RECORDS FOR THE TASK:

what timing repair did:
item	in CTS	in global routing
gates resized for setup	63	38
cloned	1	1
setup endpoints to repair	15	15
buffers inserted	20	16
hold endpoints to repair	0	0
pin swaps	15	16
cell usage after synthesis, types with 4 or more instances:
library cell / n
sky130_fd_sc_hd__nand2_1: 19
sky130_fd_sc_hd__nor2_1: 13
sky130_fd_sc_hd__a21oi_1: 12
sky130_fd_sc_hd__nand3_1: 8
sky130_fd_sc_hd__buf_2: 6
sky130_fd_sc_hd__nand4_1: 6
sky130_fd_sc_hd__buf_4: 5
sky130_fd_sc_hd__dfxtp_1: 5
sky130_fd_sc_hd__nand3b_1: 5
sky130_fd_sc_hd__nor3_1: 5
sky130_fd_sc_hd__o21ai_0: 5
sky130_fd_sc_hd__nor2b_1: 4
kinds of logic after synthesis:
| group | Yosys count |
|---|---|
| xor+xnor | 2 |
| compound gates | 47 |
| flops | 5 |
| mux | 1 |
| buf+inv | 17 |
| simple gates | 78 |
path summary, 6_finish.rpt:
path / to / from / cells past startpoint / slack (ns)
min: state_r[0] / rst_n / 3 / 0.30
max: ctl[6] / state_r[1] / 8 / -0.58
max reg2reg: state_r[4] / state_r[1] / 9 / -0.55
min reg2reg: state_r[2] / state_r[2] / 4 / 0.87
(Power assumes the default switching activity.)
$ cat src/rtl/ssa_pkg.sv
// ----------------------------------------------------------------------------
// ssa_pkg
// Shared types and constants for the segment sum accumulator.
// ----------------------------------------------------------------------------
package ssa_pkg;

  localparam int unsigned MaxSegmentsDef = 256;
  localparam int unsigned MaxRowDef      = 16;

  // width of the epoch tag kept with each sum entry; tag zero is never current
  localparam int unsigned TagW = 4;

  localparam logic [1:0] MODE_CLEAR = 2'd0;
  localparam logic [1:0] MODE_ACCUM = 2'd1;
  localparam logic [1:0] MODE_READ  = 2'd2;

  localparam logic [1:0] STAT_OK      = 2'd0;
  localparam logic [1:0] STAT_SEG_ERR = 2'd1;
  localparam logic [1:0] STAT_COL_ERR = 2'd2;

  localparam logic REG_NUM_SEGMENTS = 1'b0;
  localparam logic REG_ROW_SIZE     = 1'b1;

  localparam logic [31:0] CANON_NAN = 32'h7FC0_0000;

  typedef enum logic [1:0] {
    RES_ZERO,
    RES_CUR,
    RES_ADD
  } res_sel_e;

  typedef struct packed {
    logic     load;
    logic     decode;
    logic     epoch_inc;
    logic     epoch_rst;
    logic     sweep;
    logic     mem_rd;
    logic     add_start;
    logic     mem_wr;
    logic     res_load;
    res_sel_e res_sel;
  } ctrl_cmd_t;

  typedef struct packed {
    logic [1:0] mode;
    logic       err;
    logic       epoch_full;
    logic       sweep_last;
    logic       add_done;
  } ctrl_stat_t;

endpackage

$ cat src/rtl/ssa_ctrl.sv
// ----------------------------------------------------------------------------
// ssa_ctrl
// Sequencer: clearing pass, decode, memory read, add, write back, result.
// ----------------------------------------------------------------------------
module ssa_ctrl (
  input  logic                clk_i,
  input  logic                rst_ni,
  input  logic                start_i,
  input  ssa_pkg::ctrl_stat_t stat_i,
  output ssa_pkg::ctrl_cmd_t  cmd_o,
  output logic                busy_o,
  output logic                done_o
);
  import ssa_pkg::*;

  localparam logic [3:0] ST_INIT   = 4'd0;
  localparam logic [3:0] ST_IDLE   = 4'd1;
  localparam logic [3:0] ST_DEC    = 4'd2;
  localparam logic [3:0] ST_EVAL   = 4'd3;
  localparam logic [3:0] ST_READ   = 4'd4;
  localparam logic [3:0] ST_CUR    = 4'd5;
  localparam logic [3:0] ST_ADD    = 4'd6;
  localparam logic [3:0] ST_SWEEP  = 4'd7;
  localparam logic [3:0] ST_RESULT = 4'd8;

  logic [3:0] state_q, state_d;

  always_comb begin
    state_d = state_q;
    cmd_o   = '0;
    cmd_o.res_sel = RES_ZERO;
    case (state_q)
      ST_INIT: begin
        cmd_o.sweep = 1'b1;
        if (stat_i.sweep_last) begin
          cmd_o.epoch_rst = 1'b1;
          state_d = ST_IDLE;
        end
      end
      ST_IDLE: begin
        if (start_i) begin
          cmd_o.load = 1'b1;
          state_d = ST_DEC;
        end
      end
      ST_DEC: begin
        cmd_o.decode = 1'b1;
        state_d = ST_EVAL;
      end
      ST_EVAL: begin
        if (stat_i.mode == MODE_CLEAR) begin
          if (stat_i.epoch_full) begin
            state_d = ST_SWEEP;
          end else begin
            cmd_o.epoch_inc = 1'b1;
            cmd_o.res_load  = 1'b1;
            state_d = ST_RESULT;
          end
        end else if (stat_i.err ||
                     (stat_i.mode != MODE_ACCUM && stat_i.mode != MODE_READ)) begin
          cmd_o.res_load = 1'b1;
          state_d = ST_RESULT;
        end else begin
          state_d = ST_READ;
        end
      end
      ST_READ: begin
        cmd_o.mem_rd = 1'b1;
        state_d = ST_CUR;
      end
      ST_CUR: begin
        if (stat_i.mode == MODE_READ) begin
          cmd_o.res_load = 1'b1;
          cmd_o.res_sel  = RES_CUR;
          state_d = ST_RESULT;
        end else begin
          cmd_o.add_start = 1'b1;
          state_d = ST_ADD;
        end
      end
      ST_ADD: begin
        if (stat_i.add_done) begin
          cmd_o.mem_wr   = 1'b1;
          cmd_o.res_load = 1'b1;
          cmd_o.res_sel  = RES_ADD;
          state_d = ST_RESULT;
        end
      end
      ST_SWEEP: begin
        cmd_o.sweep = 1'b1;
        if (stat_i.sweep_last) begin
          cmd_o.epoch_rst = 1'b1;
          cmd_o.res_load  = 1'b1;
          state_d = ST_RESULT;
        end
      end
      ST_RESULT: begin
        state_d = ST_IDLE;
      end
      default: begin
        state_d = ST_IDLE;
      end
    endcase
  end

  always_ff @(posedge clk_i or negedge rst_ni) begin
    if (!rst_ni) begin
      state_q <= ST_INIT;
    end else begin
      state_q <= state_d;
    end
  end

  assign busy_o = state_q != ST_IDLE;
  assign done_o = state_q == ST_RESULT;

  a_done_single: assert property (@(posedge clk_i) disable iff (!rst_ni)
    done_o |=> !done_o) else $error("result strobe longer than one cycle");

  a_accept_busy: assert property (@(posedge clk_i) disable iff (!rst_ni)
    (start_i && !busy_o) |=> busy_o) else $error("transfer not followed by busy");

  a_wr_one_src: assert property (@(posedge clk_i) disable iff (!rst_ni)
    !(cmd_o.sweep && (cmd_o.mem_wr || cmd_o.mem_rd)))
    else $error("sweep overlaps item access");

  a_add_then_wr: assert property (@(posedge clk_i) disable iff (!rst_ni)
    cmd_o.mem_wr |-> stat_i.add_done) else $error("write back without add result");

endmodule

$ cat config.mk
export PLATFORM = sky130hd
export DESIGN_NAME = ssa_ctrl
export DESIGN_NICKNAME = d
export VERILOG_FILES = /design/src/rtl/ssa_pkg.sv /design/src/rtl/ssa_ctrl.sv
export SDC_FILE = /design/constraint.sdc
export NUM_CORES = 1
export LEC_CHECK = 0
export BUFFER_PORTS_ARGS = -buffer_cell sky130_fd_sc_hd__buf_2
export CORE_AREA = 2 2 39 41
export CTS_CLUSTER_SIZE = 25
export DETAILED_ROUTE_END_ITERATION = 10
export DIE_AREA = 0 0 41 43
export PLACE_DENSITY = 0.68
export RECOVER_POWER = 25
export SLEW_MARGIN = 40
export SYNTH_ARGS = -nofsm -noshare
export SYNTH_HDL_FRONTEND = slang
export SYNTH_SLANG_ARGS = --single-unit
$ cat constraint.sdc
create_clock -name clk_i -period 1.7 [get_ports clk_i]
set_input_delay 0.085 -clock clk_i [delete_from_list [all_inputs] [get_ports clk_i]]
set_output_delay 0.085 -clock clk_i [all_outputs]
set_load 0.1 [all_outputs]
; ---- Yosys cells after proc, flatten, opt, wreduce, memory -nomap -nowiden
; Index checks and enable logic that the tools add are counted.
[totals]
register_bits = 4
latchBits = 0
ramBits = 0
romBits = 0
out_inout_bits = 13
wordCells = 50
mem_count = 0
[classes]
n_addsub = 0
n_mul = 0
div_mod_pow = 0
magnitude_cmp = 0
n_eq_ne = 16
shifts = 0
muxes = 27
bitwise_logic = 0
n_reduce_logical = 6
[ops]
columns = cell, count
row1 = 4-bit 2-to-1 mux, 9
row2 = 4-bit case mux with 8 select lines, 1
row3 = "4-bit by 3-bit == test with 1-bit output, second input constant", 4
row4 = 1-bit 2-to-1 mux, 13
row5 = "2-bit != test, second input constant", 5
row6 = "4-bit by 2-bit == test with 1-bit output, second input constant", 2
row7 = "4-bit by 1-bit == test with 1-bit output, second input constant", 1
row8 = "4-bit == test, second input constant", 1
row9 = 4-bit zero test, 1
row10 = "4-bit by 1-bit != test with 1-bit output, second input constant", 1
row11 = 1-bit case mux with 4 select lines, 1
row12 = 2-bit case mux with 2 select lines, 1
row13 = 4-bit AND reduction, 1
row14 = 3-bit 2-to-1 mux, 1
row15 = "2-bit == test, second input constant", 1
row16 = 2-bit zero test, 1
row17 = 2-bit 2-to-1 mux, 1
row18 = "2-bit by 1-bit != test with 1-bit output, second input constant", 1
row19 = 2-bit OR reduction, 1
row20 = 1-bit logical AND, 1
row21 = 1-bit logical OR, 1

; ---- Depth between registers and ports, before layout
; Gate-level depths: netlist of the first run.
[logic_depth]
word_depth = 6
depth_mapped = 6
depth_no_buf = 6

; ---- Least setup slack after synthesis of the first run
; No wires, ideal clock.
[synth_path]
path_kind = reg2out
startpoint = reg state_q[3]
endpoint = out cmd_o[5] (netlist bit)
arrival_ps = 3024
required_ps = 1615
path_slack_ps = -1409
stages_incl_launch_ff = 4
cell_sequence = dfrtp_1 -> buf_4 -> nor2b_1 -> nor3b_1
[synth_lines]
columns = element, line
row1 = start: declaration, ssa_ctrl.sv:26  ; logic [3:0] state_q, state_d;
row2 = start signal: assignment, ssa_ctrl.sv:110  ; state_q <= state_d;
row3 = end: declaration, ssa_ctrl.sv:10  ; output ssa_pkg::ctrl_cmd_t cmd_o,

ABOUT THIS EXERCISE:
Each line of the entries that contains "gates" counts once; state the total as a bare number.

COMPLETED EXERCISE:
3